WHAT TO WORK ON: Within the records, find every line that includes the word "encoding" and copy it.
==== RECORDS SUPPLIED
--- config.mk ---
export PLATFORM = sky130hd
export DESIGN_NAME = spi_frame_arbiter
export DESIGN_NICKNAME = d
export VERILOG_FILES = /design/src/rtl/spi_pkg.sv /design/src/rtl/rr_arbiter.sv /design/src/rtl/spi_frame_arbiter.sv
export SDC_FILE = /design/constraint.sdc
export NUM_CORES = 1
export LEC_CHECK = 0
export CAP_MARGIN = 20
export CORE_MARGIN = 2
export CORE_UTILIZATION = 35
export CTS_CLUSTER_DIAMETER = 50
export DETAILED_ROUTE_END_ITERATION = 6
export PLACE_DENSITY_LB_ADDON = 0.08
export SLEW_MARGIN = 10
export SYNTH_ARGS = -nofsm -noshare
export SYNTH_HDL_FRONTEND = slang
export SYNTH_HIERARCHICAL = 1
export SYNTH_SLANG_ARGS = --single-unit
--- constraint.sdc ---
create_clock -name clk -period 3.7 [get_ports clk]
set_input_delay 0.925 -clock clk [delete_from_list [all_inputs] [get_ports clk]]
set_output_delay 0.925 -clock clk [all_outputs]
set_load 0.05 [all_outputs]
--- src/rtl/spi_pkg.sv ---
`default_nettype none
// ============================================================================
// Module      : spi_pkg
// Description : Shared FSM state encoding and default parameter values for
//               the SPI frame arbiter and its SPI control neighbours.
// Revision    : 1.0 - initial release
// ============================================================================
package spi_pkg;

  // Frame sequencing states, explicit 3-bit encoding
  typedef enum logic [2:0] {
    ST_IDLE    = 3'd0,
    ST_SELECT  = 3'd1,
    ST_LOAD    = 3'd2,
    ST_WAIT_HI = 3'd3,
    ST_WAIT_LO = 3'd4,
    ST_NEXT    = 3'd5,
    ST_GAP     = 3'd6
  } state_t;

  localparam int c_def_num_req = 3;
  localparam int c_def_clk_div = 6;
  localparam int c_def_ss_gap  = 4;
  localparam int c_len_w       = 4;
  localparam int c_byte_w      = 8;

endpackage
`default_nettype wire

--- src/rtl/rr_arbiter.sv ---
`default_nettype none
// ============================================================================
// Module      : rr_arbiter
// Description : Round-robin arbiter. Searches the request vector starting at
//               the bit after the last winner and returns a one-hot grant.
//               The pointer only moves when the caller accepts the grant.
// Revision    : 1.0 - initial release
// ============================================================================
module rr_arbiter #(
  parameter int NUM_REQ = spi_pkg::c_def_num_req
) (
  input  logic               clk,
  input  logic               rst_n,
  input  logic               clr,
  input  logic               en,
  input  logic [NUM_REQ-1:0] req,
  output logic [NUM_REQ-1:0] grant
);

  localparam int c_ptr_w = (NUM_REQ > 1) ? $clog2(NUM_REQ) : 1;

  logic [c_ptr_w-1:0] r_ptr;
  logic [c_ptr_w-1:0] w_win_idx;
  logic               w_found;

  // Cyclic priority search beginning at the pointer position
  always_comb begin
    int                 v_idx;
    logic [c_ptr_w-1:0] v_sel;
    grant     = '0;
    w_win_idx = '0;
    w_found   = 1'b0;
    v_idx     = 0;
    v_sel     = '0;
    for (int i = 0; i < NUM_REQ; i++) begin
      v_idx = int'(r_ptr) + i;
      if (v_idx >= NUM_REQ) begin
        v_idx = v_idx - NUM_REQ;
      end
      v_sel = c_ptr_w'(v_idx);
      if (!w_found && req[v_sel]) begin
        w_found      = 1'b1;
        grant[v_sel] = 1'b1;
        w_win_idx    = v_sel;
      end
    end
  end

  // Pointer moves to the bit after the accepted winner
  always_ff @(posedge clk or negedge rst_n) begin
    if (!rst_n) begin
      r_ptr <= '0;
    end else if (clr) begin
      r_ptr <= '0;
    end else if (en && w_found) begin
      r_ptr <= (w_win_idx == c_ptr_w'(NUM_REQ - 1)) ? '0 : w_win_idx + 1'b1;
    end
  end

endmodule
`default_nettype wire

--- src/rtl/spi_frame_arbiter.sv ---
`default_nettype none
// ============================================================================
// Module      : spi_frame_arbiter
// Description : Arbitrates multi-byte frames from several requesters onto a
//               single SPI master. Owns slave select for the whole frame,
//               feeds bytes one at a time and provides the 2x SCK tick.
// Revision    : 1.0 - initial release
// ============================================================================
module spi_frame_arbiter
  import spi_pkg::*;
#(
  parameter int NUM_REQ = spi_pkg::c_def_num_req,
  parameter int CLK_DIV = spi_pkg::c_def_clk_div,
  parameter int SS_GAP  = spi_pkg::c_def_ss_gap
) (
  input  logic                 clk,
  input  logic                 rst_n,
  input  logic [NUM_REQ-1:0]   req_i,
  input  logic [4*NUM_REQ-1:0] req_len_i,
  input  logic [8*NUM_REQ-1:0] req_data_i,
  output logic [NUM_REQ-1:0]   grant_o,
  output logic [NUM_REQ-1:0]   byte_rd_o,
  output logic [NUM_REQ-1:0]   done_o,
  output logic                 ena_2clk_o,
  output logic                 spi_start_o,
  output logic [7:0]           spi_tx_o,
  input  logic                 spi_busy_i,
  output logic                 spi_ss_n_o
);

  logic [1:0]         r_rst_sync;
  logic               w_run;
  logic [7:0]         r_div;
  logic               r_ena;
  state_t             r_state;
  logic [3:0]         r_cnt;
  logic [3:0]         r_gap;
  logic [NUM_REQ-1:0] r_grant;
  logic [NUM_REQ-1:0] r_byte_rd;
  logic [NUM_REQ-1:0] r_done;
  logic               r_start;
  logic [7:0]         r_tx;
  logic               r_ss_n;
  logic [NUM_REQ-1:0] w_arb_grant;
  logic               w_arb_en;
  logic [3:0]         w_win_len;
  logic [7:0]         w_own_data;

  // Release of reset is re-timed so nothing moves until two edges have passed
  always_ff @(posedge clk or negedge rst_n) begin
    if (!rst_n) begin
      r_rst_sync <= 2'b00;
    end else begin
      r_rst_sync <= {r_rst_sync[0], 1'b1};
    end
  end

  assign w_run = r_rst_sync[1];

  // Free-running divider producing the 2x SCK tick
  always_ff @(posedge clk or negedge rst_n) begin
    if (!rst_n) begin
      r_div <= '0;
      r_ena <= 1'b0;
    end else if (!w_run) begin
      r_div <= '0;
      r_ena <= 1'b0;
    end else if (r_div == 8'(CLK_DIV - 1)) begin
      r_div <= '0;
      r_ena <= 1'b1;
    end else begin
      r_div <= r_div + 8'd1;
      r_ena <= 1'b0;
    end
  end

  // Length of the prospective winner and current byte of the owner
  always_comb begin
    w_win_len  = '0;
    w_own_data = '0;
    for (int k = 0; k < NUM_REQ; k++) begin
      if (w_arb_grant[k]) begin
        w_win_len = w_win_len | req_len_i[4*k +: 4];
      end
      if (r_grant[k]) begin
        w_own_data = w_own_data | req_data_i[8*k +: 8];
      end
    end
  end

  assign w_arb_en = (r_state == ST_IDLE) && (|req_i);

  rr_arbiter #(
    .NUM_REQ (NUM_REQ)
  ) u_rr_arbiter (
    .clk   (clk),
    .rst_n (rst_n),
    .clr   (~w_run),
    .en    (w_arb_en),
    .req   (req_i),
    .grant (w_arb_grant)
  );

  // Frame sequencer: arbitration, slave select, byte hand-off and SS gap
  always_ff @(posedge clk or negedge rst_n) begin
    if (!rst_n) begin
      r_state   <= ST_IDLE;
      r_cnt     <= '0;
      r_gap     <= '0;
      r_grant   <= '0;
      r_byte_rd <= '0;
      r_done    <= '0;
      r_start   <= 1'b0;
      r_tx      <= '0;
      r_ss_n    <= 1'b1;
    end else if (!w_run) begin
      r_state   <= ST_IDLE;
      r_cnt     <= '0;
      r_gap     <= '0;
      r_grant   <= '0;
      r_byte_rd <= '0;
      r_done    <= '0;
      r_start   <= 1'b0;
      r_tx      <= '0;
      r_ss_n    <= 1'b1;
    end else begin
      r_start   <= 1'b0;
      r_byte_rd <= '0;
      r_done    <= '0;
      case (r_state)
        ST_IDLE: begin
          if (|req_i) begin
            r_grant <= w_arb_grant;
            r_cnt   <= w_win_len;
            r_state <= ST_SELECT;
          end
        end
        ST_SELECT: begin
          if (r_cnt == 4'd0) begin
            // Empty frame: acknowledge without ever asserting select
            r_done  <= r_grant;
            r_grant <= '0;
            r_state <= ST_IDLE;
          end else begin
            r_ss_n <= 1'b0;
            // Only a tick seen after select is already low counts as setup
            if (r_ena && !r_ss_n) begin
              r_state <= ST_LOAD;
            end
          end
        end
        ST_LOAD: begin
          r_tx      <= w_own_data;
          r_start   <= 1'b1;
          r_byte_rd <= r_grant;
          r_state   <= ST_WAIT_HI;
        end
        ST_WAIT_HI: begin
          if (spi_busy_i) begin
            r_state <= ST_WAIT_LO;
          end
        end
        ST_WAIT_LO: begin
          if (!spi_busy_i) begin
            r_state <= ST_NEXT;
          end
        end
        ST_NEXT: begin
          if (r_cnt == 4'd1) begin
            r_cnt   <= '0;
            r_done  <= r_grant;
            r_grant <= '0;
            r_ss_n  <= 1'b1;
            r_gap   <= '0;
            r_state <= ST_GAP;
          end else begin
            r_cnt   <= r_cnt - 4'd1;
            r_state <= ST_LOAD;
          end
        end
        ST_GAP: begin
          if (r_ena) begin
            if (r_gap == 4'(SS_GAP - 1)) begin
              r_state <= ST_IDLE;
            end else begin
              r_gap <= r_gap + 4'd1;
            end
          end
        end
        default: begin
          r_state <= ST_IDLE;
        end
      endcase
    end
  end

  assign grant_o     = r_grant;
  assign byte_rd_o   = r_byte_rd;
  assign done_o      = r_done;
  assign ena_2clk_o  = r_ena;
  assign spi_start_o = r_start;
  assign spi_tx_o    = r_tx;
  assign spi_ss_n_o  = r_ss_n;

endmodule
`default_nettype wire

==> flow_summary.ini <==
[run_status]
run_status = finished, final reports clean

[synth]
yosys.area.top_type_share = 0.397
syn_inst = 278
ys_warn_count = 6
asyncSetResetFlopFracSynth = 1.00
synth_seq_cells = 43
synth_edf_count = 0
synth.net_count = 329
synth_area_um2 = 2650
avgSynthCellArea_um2 = 9.53
netlist-cell-type-count = 64
seq_area_frac_synth = 0.407
synth_area_leader_cell = dfrtp_1
area_contributors_post_synth = dfrtp_1 (40%), a222oi_1 (4.5%), ha_1 (4.3%), nand2_1 (3.5%), o21ai_0 (3.2%)
synthFlopType = dfrtp_1

[clock_tree]
numClockSinks = 43
cts_inserted_buffers = 5
ctsResizeCount = 0
clk_latency_ns = 0.30
cts_max_path_buffers = 2
post_cts.repair.setup_buffers = 0
ctsRootBufferMaster = clkbuf_8
h-tree-depth = 2
tritoncts = yes
cts.clk_slew.worst_paths_ns = 0.08
cts_hold_buffers = 0

[placed_design]
final_gp_congestion = 0.795
dp_hpwl_um = 4960
portBuffers = 61
pre_cts_ws_ns = 0.308
detailed_place.area_um2 = 3310
place.detailed.instances = 424

[die]
top_level_ports = 62
initial_utilization = 0.363
placeableCoreArea_um2 = 7290
die-area_um2 = 8280
chipHeight_um = 91.0
rows = 31
die_width_um = 91.0

[global_routing]
initial_antenna_violation_count = 0
grt_start_max_net_pins = 44
grt_overflow_total = 0
first_global_vias = 2253
grt_use_total = 0.174
first_pass_grt_wire_length_um = 11600

[critical_path]
worstSetupPathType = input port to register
largest_fanout_of_any_net_on_the_critical_path = 7
worst_setup_path_end_kind = register
critical-path-max-stage-delay_ns = 0.60
cp.required_ns = 3.92
reg2reg_slack_ns = 0.84
worstPathCellList = clkdlybuf4s50_1, mux2i_1, o21ai_1, a22oi_1, o21ai_0, a222oi_1, mux2_2, o22ai_1
worstPathBufferInverterCount = 1
timing.critical_path.max_delay_family = compound AO/OA/AOI/OAI gates
worstSetupStartpointType = input port
cp_arrival_ns = 3.38
cpMaxStageDelayCell = clkdlybuf4s50_1

[cells_and_area]
final_area_um2 = 3410
final_cell_count_no_fill = 433
nets = 384
final_core_utilization = 0.468
drive_gt1_frac = 0.0898
antenna_cells_inserted = 0
synthToLayoutAreaGrowth_pct = 28.8

[timing]
timing.final.ws_setup_ns = 0.548
max_slew.worst_pin.slew_ns = 0.728
hold_violations = 0
timing.max_slew.rel_slack = 0.515
whs_ns = 0.352
timing.final.setup_violations = 0
period_share = 0.852
rsz0062_at_grt = false
finalClockSkew_ns = 0.00590
final_min_period_ns = 3.15
report.final.slew_viol_count = 0
finalSetupTns_ns = 0
fmax_ghz = 0.317

[power_and_ir_drop]
p_leak_nw = 1.40
post-layout-total-power_mw = 1.69
p_per_area_nw_per_um2 = 495
vdd_drop_max_mv = 0.305

[detailed_routing]
postRouteWirelength_um = 6860
drt-wirelength-per-cell_um = 15.9
ant_nets = 0
firstDrtPassIters = 4
route.detailed.vias_per_inst = 5.35
post-route-drc-count = 0
dr_iter_0_viols = 182
detailroute.via_count = 2317

[hold_path]
hp-class = register to register

[job]
max_cap_check_violation_count = 0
========
WRITTEN ANSWER:
// Description : Shared FSM state encoding and default parameter values for
  // Frame sequencing states, explicit 3-bit encoding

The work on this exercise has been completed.